En termes d’obligations, les vendeurs concernés doivent fournir à l’acheteur une étude de sol G1 avant la signature de la promesse de vente. Cette étude doit être réalisée par un géotechnicien agréé et figurer dans le dossier de diagnostic technique (DDT).
Si cette obligation n’est pas respectée, l’acheteur peut :
- Demander une réduction du prix de vente en cas de vices cachés liés au sol.
- Annuler la vente si des risques majeurs sont détectés après l’achat.
Grâce à la loi ELAN, l’acquéreur bénéficie d’une meilleure transparence sur la nature du sol et peut ainsi adapter son projet de construction en conséquence.
Les principaux bénéfices incluent :
- Une prise de décision éclairée : l’étude de sol permet de choisir un terrain en toute connaissance des contraintes géotechniques.
- Une sécurité certaine : en identifiant les risques en amont, l’acheteur évite des coûts imprévus liés à des fondations spécifiques ou à des réparations ultérieures.
- Une garantie de conformité : les constructeurs doivent tenir compte de l’étude G1 pour proposer des solutions adaptées.

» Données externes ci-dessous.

$ cat src/rtl/motor_cmd_pkg.sv
// motor_cmd_pkg: parser states and packet field layout shared by the motor command dispatcher.
package motor_cmd_pkg;
    typedef enum logic [1:0] {S_HDR, S_PAY, S_CHK, S_COMMIT} state_t;
    localparam int CH_LSB    = 0;
    localparam int CH_MSB    = 3;
    localparam int CH_W      = CH_MSB - CH_LSB + 1;
    localparam int FLUSH_BIT = 7;
    localparam int DIV_LSB   = 4;
    localparam int HDR_BYTES = 1;
    localparam int PAY_BYTES = 4;
endpackage

$ cat src/rtl/motor_cmd_queue.sv
// motor_cmd_queue: single-channel FIFO; flush overrides push/pop, a full queue accepts a push when popped the same cycle.
module motor_cmd_queue #(
    parameter int DEPTH = 4,
    parameter int W     = 28
) (
    input  logic                   clk,
    input  logic                   rst,
    input  logic                   push_i,
    input  logic                   pop_i,
    input  logic                   flush_i,
    input  logic [W-1:0]           din_i,
    output logic [W-1:0]           dout_o,
    output logic [$clog2(DEPTH):0] count_o,
    output logic                   full_o,
    output logic                   empty_o
);
    localparam int AW = $clog2(DEPTH);
    logic [W-1:0]  mem_q [DEPTH];
    logic [AW-1:0] wr_q, rd_q;
    logic [AW:0]   cnt_q;
    logic          do_push, do_pop;
    assign empty_o = cnt_q == '0;
    assign full_o  = cnt_q == (AW+1)'(DEPTH);
    assign count_o = cnt_q;
    assign dout_o  = empty_o ? '0 : mem_q[rd_q];
    assign do_pop  = pop_i & ~empty_o;
    assign do_push = push_i & (~full_o | do_pop);
    always_ff @(posedge clk or posedge rst) begin
        if (rst) begin
            wr_q  <= '0;
            rd_q  <= '0;
            cnt_q <= '0;
        end else if (flush_i) begin
            wr_q  <= '0;
            rd_q  <= '0;
            cnt_q <= '0;
        end else begin
            wr_q  <= wr_q + AW'(do_push);
            rd_q  <= rd_q + AW'(do_pop);
            cnt_q <= cnt_q + (AW+1)'(do_push) - (AW+1)'(do_pop);
        end
    end
    always_ff @(posedge clk) begin
        if (do_push && !flush_i) mem_q[wr_q] <= din_i;
    end
endmodule

$ cat src/rtl/motor_cmd_dispatcher.sv
// motor_cmd_dispatcher: parses UART command packets into per-channel motor queues.
// Define MOTOR_CMD_CHECKSUM_EN to require a trailing XOR checksum byte.
module motor_cmd_dispatcher
    import motor_cmd_pkg::*;
#(
    parameter int NUM_CH      = 10,
    parameter int QDEPTH      = 4,
    parameter int DIV_W       = 15,
    parameter int STEP_W      = 13,
    parameter int TIMEOUT_CYC = 24000
) (
    input  logic                     CLK_SE_AR,
    input  logic                     rst,
    input  logic [7:0]               rx_data,
    input  logic                     rx_strobe,
    input  logic [NUM_CH-1:0]        ch_ready,
    output logic [NUM_CH-1:0]        ch_valid,
    output logic [NUM_CH*DIV_W-1:0]  ch_divider,
    output logic [NUM_CH*STEP_W-1:0] ch_steps,
    output logic [NUM_CH-1:0]        q_nonempty,
    output logic [NUM_CH-1:0]        q_full,
    output logic [NUM_CH-1:0]        ovf_sticky,
    input  logic                     ovf_clr,
    output logic [7:0]               err_count
);
    localparam int EW = DIV_W + STEP_W;
    localparam int TW = $clog2(TIMEOUT_CYC + 1);
    localparam int IW = $clog2(PAY_BYTES);
    state_t                 state_q, state_d;
    logic [CH_W-1:0]        ch_q, ch_d;
    logic                   flush_q, flush_d;
    logic [IW-1:0]          idx_q, idx_d;
    logic [8*PAY_BYTES-1:0] word_q, word_d;
    logic [TW-1:0]          tmo_q, tmo_d;
    logic [7:0]             err_q, err_d;
    logic [NUM_CH-1:0]      ovf_q, ovf_d, push, pop, flsh, drop, full, empty;
    logic                   commit, bad, parse_err, err_inc;
    logic                   unused;
`ifdef MOTOR_CMD_CHECKSUM_EN
    logic [7:0]             chk_q, chk_d;
`endif
    assign commit    = state_q == S_COMMIT;
    assign bad       = {1'b0, ch_q} >= (CH_W+1)'(NUM_CH);
    assign err_inc   = parse_err | (commit & bad) | (|drop);
    assign err_d     = (err_inc && err_q != 8'hFF) ? err_q + 8'd1 : err_q;
    assign ovf_d     = (ovf_q & ~{NUM_CH{ovf_clr}}) | drop;
    assign unused    = ^{word_q[DIV_LSB-1:0], rx_data[6:4]};
    assign err_count = err_q;
    assign ovf_sticky = ovf_q;
    assign ch_valid   = ~empty;
    assign q_nonempty = ~empty;
    assign q_full     = full;
    always_comb begin
        state_d   = state_q;
        ch_d      = ch_q;
        flush_d   = flush_q;
        idx_d     = idx_q;
        word_d    = word_q;
        tmo_d     = '0;
        parse_err = 1'b0;
`ifdef MOTOR_CMD_CHECKSUM_EN
        chk_d     = chk_q;
`endif
        unique case (state_q)
            S_HDR: if (rx_strobe) begin
                ch_d    = rx_data[CH_MSB:CH_LSB];
                flush_d = rx_data[FLUSH_BIT];
                idx_d   = '0;
                state_d = S_PAY;
`ifdef MOTOR_CMD_CHECKSUM_EN
                chk_d   = rx_data;
`endif
            end
            S_PAY, S_CHK: if (rx_strobe) begin
                if (state_q == S_PAY) begin
                    word_d = {rx_data, word_q[8*PAY_BYTES-1:8]};
                    idx_d  = idx_q + 1'b1;
`ifdef MOTOR_CMD_CHECKSUM_EN
                    chk_d  = chk_q ^ rx_data;
                    if (idx_q == IW'(PAY_BYTES - 1)) state_d = S_CHK;
                end else begin
                    state_d   = rx_data == chk_q ? S_COMMIT : S_HDR;
                    parse_err = rx_data != chk_q;
`else
                    if (idx_q == IW'(PAY_BYTES - 1)) state_d = S_COMMIT;
                end else begin
                    state_d = S_HDR;
`endif
                end
            end else if (tmo_q == TW'(TIMEOUT_CYC - 1)) begin
                state_d   = S_HDR;
                parse_err = 1'b1;
            end else begin
                tmo_d = tmo_q + 1'b1;
            end
            default: state_d = S_HDR;
        endcase
    end
    always_ff @(posedge CLK_SE_AR or posedge rst) begin
        if (rst) begin
            state_q <= S_HDR;
            ch_q    <= '0;
            flush_q <= 1'b0;
            idx_q   <= '0;
            word_q  <= '0;
            tmo_q   <= '0;
            err_q   <= '0;
            ovf_q   <= '0;
`ifdef MOTOR_CMD_CHECKSUM_EN
            chk_q   <= '0;
`endif
        end else begin
            state_q <= state_d;
            ch_q    <= ch_d;
            flush_q <= flush_d;
            idx_q   <= idx_d;
            word_q  <= word_d;
            tmo_q   <= tmo_d;
            err_q   <= err_d;
            ovf_q   <= ovf_d;
`ifdef MOTOR_CMD_CHECKSUM_EN
            chk_q   <= chk_d;
`endif
        end
    end
    // Queue entries are stored as {steps, divider}, matching their order in the payload word.
    for (genvar i = 0; i < NUM_CH; i++) begin : g_ch
        logic [EW-1:0]           head;
        logic [$clog2(QDEPTH):0] cnt_unused;
        assign push[i] = commit & ~bad & ~flush_q & (ch_q == CH_W'(i));
        assign flsh[i] = commit & ~bad & flush_q & (ch_q == CH_W'(i));
        assign pop[i]  = ~empty[i] & ch_ready[i];
        assign drop[i] = push[i] & full[i] & ~pop[i];
        assign ch_divider[i*DIV_W +: DIV_W] = head[DIV_W-1:0];
        assign ch_steps[i*STEP_W +: STEP_W] = head[EW-1:DIV_W];
        motor_cmd_queue #(.DEPTH(QDEPTH), .W(EW)) u_q (
            .clk     (CLK_SE_AR),
            .rst     (rst),
            .push_i  (push[i]),
            .pop_i   (pop[i]),
            .flush_i (flsh[i]),
            .din_i   (word_q[DIV_LSB +: EW]),
            .dout_o  (head),
            .count_o (cnt_unused),
            .full_o  (full[i]),
            .empty_o (empty[i])
        );
    end
endmodule
$ cat config.mk
export PLATFORM = sky130hd
export DESIGN_NAME = motor_cmd_dispatcher
export DESIGN_NICKNAME = d
export VERILOG_FILES = /design/src/rtl/motor_cmd_pkg.sv /design/src/rtl/motor_cmd_queue.sv /design/src/rtl/motor_cmd_dispatcher.sv
export SDC_FILE = /design/constraint.sdc
export NUM_CORES = 1
export LEC_CHECK = 0
export CORE_MARGIN = 8
export CORE_UTILIZATION = 63
export CTS_CLUSTER_SIZE = 12
export DETAILED_ROUTE_END_ITERATION = 8
export PLACE_DENSITY = 0.85
export RECOVER_POWER = 25
export SYNTH_ARGS = -nofsm -noshare
export SYNTH_HDL_FRONTEND = slang
export SYNTH_HIERARCHICAL = 1
export SYNTH_SLANG_ARGS = --single-unit
$ cat constraint.sdc
create_clock -name CLK_SE_AR -period 12.7 [get_ports CLK_SE_AR]
set_input_delay 2.54 -clock CLK_SE_AR [delete_from_list [all_inputs] [get_ports CLK_SE_AR]]
set_output_delay 2.54 -clock CLK_SE_AR [all_outputs]
set_load 0.01 [all_outputs]
==> impl_metrics.yaml, run 1 <==
status:
  status: "finished, violations left"
  violations: "capacitance limit, slew limit"
clocking:
  cts_max_path_buffers: 3
  htree_levels: 3
  clock-root-buffer: "clkbuf_16"
  insertion_delay_ns: 0.70
  cts_tree: "built"
  hold_buffers: 0
  ctsResizeCount: 0
  cts_sinks: 1260
  clk_pin_slew_worst_paths_ns: 0.06
  postCtsSetupBuffers: 0
  cts_made_buffers: 121
routing:
  wl_um: 121900
  drc: 0
  drt_iter0_markers: 2630
  viasPerCell: 6.305
  drt-wirelength-per-cell_um: 30.16
  ant_nets: 0
  drt_pre_antenna_iters: 5
  vias: 25491
global_route:
  grt_pass1_vias: 26962
  grt_max_degree: 43
  grt.overflow.total: 0
  grt_first_pass_wirelength_um: 179300
  antenna_found_initial: 8
  grtUsageTotal_pct: 27.36
floorplan:
  dieArea_mm2: 0.08833
  ios: 350
  die-height_um: 297.2
  initial_core_util_pct: 63.37
  core-area_mm2: 0.07861
  die_width_um: 297.2
  rows: 103
power_and_ir_drop:
  leakage_nw: 19.56
  power_switching_mw: 4.532
  intPower_mw: 9.476
  clkPwrFrac_pct: 24.0
  ir_worst_vdd_mv: 0.1855
  seqPwrFrac_pct: 45.6
  sw_frac_of_total_pct: 32.35
  pwr-share-comb_pct: 30.3
  power_density_mw_per_mm2: 239.8
sta:
  tns_ns: 0
  fmax_ghz: 0.1746
  slew_headroom_pct: -48.39
  fin_crit_sh_pct: 45.10
  whs_ns: 0.4794
  grt_setup_unrepaired: "no"
  drv_slew: 896
  post-route-min-period_ns: 5.728
  worst_clock_skew_ns: 0.03499
  hold_viol_final: 0
  setup_violations: 0
  worst_slew_pin_slew_ns: 2.226
logic_synthesis:
  syn_inst: 2467
  synthAdderAreaFrac_pct: 1.306
  yosysWarnings: 6
  synth_edf_count: 1120
  synth_area_mm2: 0.04982
  synthMuxAreaShare_pct: 13.56
  synth_seq_area_share_pct: 74.54
  synth_cell_types: 50
  synthSimpleGateAreaFrac_pct: 7.502
  synth-async-reset-ratio_pct: 11.11
  synth_xor_area_share_pct: 1.020
  synth_compound_area_share_pct: 0.3290
  synth_top_family_by_area: "multiplexers"
  syn_nets: 2535
  synth_ff_type: "edfxtp_1"
  ys_ff_latch: 1260
  synth.avg_cell_area_um2: 20.19
critical_path:
  reg2reg_setup_slack_ns: 9.23
  path_max_fanout: 29
  end_kind: "primary output"
  worstPathArrival_ns: 3.19
  worst_setup_path_start_kind: "flop"
  critical_path_required_ns: 10.16
  path_class: "reg -> out"
final_layout:
  layout_common_cells: "1,120 x edfxtp_1, 349 x clkdlybuf4s50_1, 339 x nor2b_1"
  layout_commonest_cell: "edfxtp_1"
  fillers: 4293
  stdcell_count: 4043
  multi_input_area_mm2: 0.01211
  fin_area_mm2: 0.05841
  register_area_mm2: 0.03715
  antenna_cells: 0
  fin_nets: 2969
  drive_above_1_share_pct: 19.98
  syn_to_final_growth_pct: 17.25
place:
  place_area_mm2: 0.05478
  dpl.hpwl_um: 68630
  port_buffers: 349
  gp_congestion: 0.7738
  placed_cells: 3828
run:
  cap_violations: 21
min_path:
  hp-class: "reg -> reg"
[metal layers]
metal  vias up  global-route usage, %  wire [um]
met4         6                  9.141       3934
met3       201                  6.699      11990
met2      1325                  45.79      61140
met1     13416                  35.47      44810
li1      10543                      -          -
met5         -                      0         44
[power by group through the flow]
stage / clock, mW / sequential (mW) / combinational [mW]
finish: 3.36 / 6.39 / 4.25
global route: 3.55 / 6.44 / 4.51
CTS: 3.41 / 6.36 / 4.31
detailed placement: 0 / 6.44 / 4.25
global placement: 0 / 6.35 / 4.15
floorplan: 0 / 5.66 / 2.59
[metrics by stage]
stage	utilization, %	power [mW]	setup WS [ns]
final	74.30	14.01	6.972
after global routing	74.30	14.51	6.726
after CTS	74.34	14.08	6.950
after detailed placement	69.68	10.70	7.428
after global placement	69.68	10.51	7.584
after floorplan	-	8.252	6.187
[final cells by class]
type	count	share of cell area (%)
timing repair buffer	418	6.867
clock buffer	194	5.863
clock inverter	21	0.4070
sequential	1260	63.60
multi-input combinational	1056	20.73
tap	1050	2.249
inverter	44	0.2827
[synth_stat cells (11+ instances only)]
cell type | instances | area share [%]
and3_1 | 19 | 0.24
buf_2 | 31 | 0.31
buf_6 | 30 | 0.68
clkbuf_1 | 33 | 0.25
dfrtp_1 | 140 | 7.0
edfxtp_1 | 1120 | 68
ha_1 | 36 | 0.90
inv_1 | 44 | 0.33
mux2_2 | 33 | 0.75
mux4_2 | 281 | 13
nand2_1 | 20 | 0.15
nand2b_1 | 19 | 0.24
nand3_1 | 15 | 0.15
nor2_1 | 75 | 0.57
nor2b_1 | 339 | 4.3
nor3_1 | 15 | 0.15
nor3b_1 | 30 | 0.45
nor4_1 | 11 | 0.14
nor4b_1 | 20 | 0.35
or3_1 | 11 | 0.14
xnor2_1 | 38 | 0.67
xor2_1 | 20 | 0.35
[path summary, 6_finish.rpt]
| check | from | to | cells past startpoint |
|---|---|---|---|
| hold / removal | tmo_q[0]$_DFF_PP0_ | tmo_q[0]$_DFF_PP0_ | 1 |
| max in group asynchronous | rst | tmo_q[14]$_DFF_PP0_ | 4 |
| hold reg to reg | tmo_q[0]$_DFF_PP0_ | tmo_q[0]$_DFF_PP0_ | 1 |
| setup reg to reg | state_q[0]$_DFFE_PP0P_ | g_ch[7].u_q/mem_q[1][12]$_DFFE_PP_ | 7 |
| setup / recovery | g_ch[4].u_q/rd_q[0]$_DFF_PP0_ | ch_steps[61] | 3 |
| min in group asynchronous | rst | g_ch[8].u_q/rd_q[0]$_DFF_PP0_ | 3 |
[critical path: stages, from the launching register on]
cell	delay, ns
dfrtp_2	1.01
mux4_2	0.41
nor2b_1	0.42
clkdlybuf4s50_1	0.64
[state kept, by name, indices dropped and copies added (netlist names)]
name,cells
g_ch.u_q/mem_q,1120
g_ch.u_q/count_o,30
word_q,28
g_ch.u_q/rd_q,20
g_ch.u_q/wr_q,20
tmo_q,15
ovf_sticky,10
err_count,8
ch_q,4
idx_q,2
state_q,2
flush_q,1
[cells by family (layout without fill, tap and decap cells)]
family | after synthesis | after routing
buffers and inverters | 151 | 677
and+or+nand+nor | 612 | 612
muxes | 319 | 319
AOI/OAI and AO/OA | 21 | 21
DFF | 1260 | 1260
adders and majority gates | 46 | 46
xor gates and xnor gates | 58 | 58
Power figures use the tool's default switching activity.
==> run 2: changes to the inputs <==
--- a/config.mk
+++ b/config.mk
@@ -6,10 +6,10 @@
 export NUM_CORES = 1
 export LEC_CHECK = 0
 export CORE_MARGIN = 8
-export CORE_UTILIZATION = 63
+export CORE_UTILIZATION = 59
 export CTS_CLUSTER_SIZE = 12
 export DETAILED_ROUTE_END_ITERATION = 8
-export PLACE_DENSITY = 0.85
+export PLACE_DENSITY = 0.8
 export RECOVER_POWER = 25
 export SYNTH_ARGS = -nofsm -noshare
 export SYNTH_HDL_FRONTEND = slang
==> constraint.sdc (replaced) <==
create_clock -name CLK_SE_AR -period 5.35 [get_ports CLK_SE_AR]
set_input_delay 1.07 -clock CLK_SE_AR [delete_from_list [all_inputs] [get_ports CLK_SE_AR]]
set_output_delay 1.07 -clock CLK_SE_AR [all_outputs]
set_load 0.01 [all_outputs]
==> impl_metrics.yaml, run 2 (synthesis gave the netlist of run 1 again) <==
routing:
  viasPerCell: 6.068
  wl_um: 121200
  vias: 25077
  drc: 0
  ant_nets: 0
  drt_iter0_markers: 2536
  drt-wirelength-per-cell_um: 29.31
  drt_pre_antenna_iters: 5
clocking:
  postCtsSetupBuffers: 0
  cts_max_path_buffers: 3
  htree_levels: 3
  insertion_delay_ns: 0.70
  hold_buffers: 0
  ctsResizeCount: 0
  cts_tree: "built"
  cts_made_buffers: 121
  clock-root-buffer: "clkbuf_16"
  clk_pin_slew_worst_paths_ns: 0.06
  cts_sinks: 1260
final_layout:
  layout_common_cells: "1,120 x edfxtp_1, 347 x clkdlybuf4s50_1, 339 x nor2b_1"
  post-route-util_pct: 69.91
  fillers: 5002
  syn_to_final_growth_pct: 17.44
  drive_above_1_share_pct: 20.27
  largest_register: "g_ch.u_q/mem_q"
  fin_area_mm2: 0.05850
  layout_commonest_cell: "edfxtp_1"
  largest_reg_flops: 1120
  fin_nets: 2978
sta:
  grt_setup_unrepaired: "no"
  tns_ns: 0
  timing.final.ws_setup_ns: 0.9379
  post-route-min-period_ns: 4.412
  drv_slew: 753
  slew_headroom_pct: -44.51
  worst_slew_pin_slew_ns: 2.168
  hold_viol_final: 0
  fmax_ghz: 0.2267
  setup_violations: 0
  fin_crit_sh_pct: 82.47
  worst_clock_skew_ns: 0.02974
run:
  cap_violations: 18
global_route:
  grtUsageTotal_pct: 25.54
  met2_usage_pct: 42.48
  grt_util_met1_pct: 32.92
  use_met3_pct: 6.040
  grt_pass1_vias: 26587
  grt_first_pass_wirelength_um: 175500
  antenna_found_initial: 10
  grt_most_used_layer: "met2"
  grt.overflow.total: 0
  grt_max_degree: 44
min_path:
  hp-class: "reg -> reg"
place:
  port_buffers: 349
  place_area_mm2: 0.05495
  dpl.hpwl_um: 71000
  dp_slack_ns: 1.630
  gp_congestion: 0.7945
power_and_ir_drop:
  leakage_nw: 19.55
  p_total_mw: 33.00
  power_density_mw_per_mm2: 564.1
  ir_worst_vdd_mv: 0.4692
critical_path:
  r2r_start: "state_q[0]$_DFFE_PP0P_"
  path_max_fanout: 23
  critical_path_required_ns: 4.28
  startpoint: "g_ch[4].u_q/rd_q[0]$_DFF_PP0_"
  cp-endpoint: "ch_divider[60]"
  worst_setup_path_start_kind: "flop"
  end_kind: "primary output"
  r2r-end: "g_ch[0].u_q/mem_q[1][12]$_DFFE_PP_"
  worst-r2r-cell-count: 7
  worstPathArrival_ns: 3.34
  reg2reg_setup_slack_ns: 1.99
  path_class: "reg -> out"
status:
  status: "finished, violations left"
  violations: "capacitance limit, slew limit"
floorplan:
  dieArea_mm2: 0.09399
  ios: 350
  die-height_um: 306.6
  rows: 106
  die_width_um: 306.6
  core-area_mm2: 0.08369
  initial_core_util_pct: 59.53
## run 2: cell count changes in the layout (fill, tap and decap cells not counted), sizes merged
cell           delta
clkdlybuf4s50     -2
dlygate4sd3       +2
clkinvlp          +1
diode             +4
inv               -1
buf               +7
bufinv            -1
clkbuf            -4
## run 2: worst max-delay path: stages, from the launching register on
cell             delay (ns)
dfrtp_2                1.06
buf_4                  0.37
mux4_2                 0.53
nor2b_1                0.16
clkdlybuf4s50_1        0.52
## run 2: cell type report
cell class                 count  area (um^2)  area share (%)
clock inverter                20        175.2          0.2994
multi-input combinational   1056        12110           20.70
antenna                        4        10.01         0.01711
timing repair buffer         427         4071           6.959
clock buffer                 188         3402           5.815
tap                         1134         1419           2.425
sequential                  1260        37150           63.51
inverter                      44        165.2          0.2823
## run 2: where the power goes
part | total, mW | switching, mW | internal [mW]
sequential | 15.2 | 2.82 | 12.4
combinational | 9.92 | 4.31 | 5.61
clock | 7.83 | 3.46 | 4.38
## run 2: worst min-delay path by stage
stage | slack (ns) | endpoint | start | depth (start not counted)
floorplan | 0.43 | tmo_q[0]$_DFF_PP0_ | tmo_q[0]$_DFF_PP0_ | 1
global placement | 0.45 | tmo_q[0]$_DFF_PP0_ | tmo_q[0]$_DFF_PP0_ | 1
detailed placement | 0.47 | tmo_q[0]$_DFF_PP0_ | tmo_q[0]$_DFF_PP0_ | 1
CTS | 0.48 | tmo_q[0]$_DFF_PP0_ | tmo_q[0]$_DFF_PP0_ | 1
global route | 0.50 | tmo_q[0]$_DFF_PP0_ | tmo_q[0]$_DFF_PP0_ | 1
finish | 0.48 | tmo_q[0]$_DFF_PP0_ | tmo_q[0]$_DFF_PP0_ | 1
## run 2: per-stage QoR
stage	hold WS, ns	cells
floorplan	0.4329	2467
global placement	0.4455	3921
detailed placement	0.4727	3921
CTS	0.4808	4129
global route	0.5044	4130
finish	0.4765	4133
## run 2: routing by layer
metal	wire length, um	share of wire [%]
met5	45	0.037
met4	4747	3.9
met3	11540	9.5
met2	59890	49
met1	44930	37
==> run 3: changes to the inputs <==
==> constraint.sdc (replaced) <==
create_clock -name CLK_SE_AR -period 4.4 [get_ports CLK_SE_AR]
set_input_delay 0.88 -clock CLK_SE_AR [delete_from_list [all_inputs] [get_ports CLK_SE_AR]]
set_output_delay 0.88 -clock CLK_SE_AR [all_outputs]
set_load 0.01 [all_outputs]
==> impl_metrics.yaml, run 3 (synthesis gave the netlist of run 1 again) <==
min_path:
  hold_start: "ovf_sticky[0]$_DFF_PP0_"
  hp-class: "reg -> reg"
clocking:
  htree_levels: 3
  clk_pin_slew_worst_paths_ns: 0.06
  cts_max_path_buffers: 3
  cts_sinks: 1260
  postCtsSetupBuffers: 0
  cts_tree: "built"
  insertion_delay_ns: 0.69
  ctsResizeCount: 0
  hold_buffers: 0
  cts_made_buffers: 120
  clock-root-buffer: "clkbuf_16"
sta:
  setup_violations: 0
  slew_headroom_pct: -51.70
  fmax_ghz: 0.2478
  grt_setup_unrepaired: "no"
  fin_crit_sh_pct: 91.73
  drv_slew: 796
  worst_clock_skew_ns: 0.02855
  timing.final.ws_setup_ns: 0.3637
  worst_slew_pin_slew_ns: 2.275
  tns_ns: 0
  hold_viol_final: 0
  post-route-min-period_ns: 4.036
power_and_ir_drop:
  ir_worst_vdd_mv: 0.4730
  leakage_nw: 19.53
  power_density_mw_per_mm2: 684.3
global_route:
  grt_first_pass_wirelength_um: 172700
  grt.overflow.total: 0
  grt_pass1_vias: 26196
  grtUsageTotal_pct: 25.04
  antenna_found_initial: 8
  grt_max_degree: 43
critical_path:
  startpoint: "g_ch[4].u_q/rd_q[1]$_DFF_PP0_"
  critical_path_required_ns: 3.52
  r2r_start: "state_q[0]$_DFFE_PP0P_"
  worstPathArrival_ns: 3.16
  path_class: "reg -> out"
  path_max_fanout: 20
  worst_setup_path_start_kind: "flop"
  end_kind: "primary output"
  reg2reg_setup_slack_ns: 1.24
final_layout:
  post-route-util_pct: 70.15
  largest_reg_flops: 1120
  largest_register: "g_ch.u_q/mem_q"
  drive_above_1_share_pct: 20.06
  fin_area_mm2: 0.05871
  fin_nets: 2977
  layout_common_cells: "1,120 x edfxtp_1, 347 x clkdlybuf4s50_1, 339 x nor2b_1"
  syn_to_final_growth_pct: 17.85
  layout_commonest_cell: "edfxtp_1"
place:
  port_buffers: 349
  dp_slack_ns: 0.9990
  dpl.hpwl_um: 68500
  gp_congestion: 0.7803
  place_area_mm2: 0.05520
floorplan:
  ios: 350
  die_width_um: 306.6
  core-area_mm2: 0.08369
  initial_core_util_pct: 59.53
  die-height_um: 306.6
  rows: 106
  dieArea_mm2: 0.09399
run:
  cap_violations: 19
status:
  status: "finished, violations left"
  violations: "capacitance limit, slew limit"
routing:
  drc: 0
  vias: 25195
  drt_pre_antenna_iters: 5
  ant_nets: 0
  drt-wirelength-per-cell_um: 28.75
  wl_um: 118900
  drt_iter0_markers: 2536
  viasPerCell: 6.092
[run 3: cell types whose count changed in the layout (fill, tap and decap cells not counted), sizes merged]
cell,change
diode,-3
clkbuf,+10
inv,-1
clkinv,-3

En imposant cette étude, la loi ELAN renforce la fiabilité des transactions immobilières et participe à la prévention des sinistres liés aux sols instables.
Conclusion
L’étude de sol G1, bien qu’initialement perçue comme une contrainte administrative, est en réalité un outil indispensable pour sécuriser les investissements et éviter les désordres structurels. Grâce à la loi ELAN, son importance est désormais reconnue et encadrée par une réglementation stricte. Que ce soit pour un vendeur, un acheteur ou un constructeur, cette analyse est une garantie précieuse pour mener à bien un projet immobilier sans mauvaises surprises.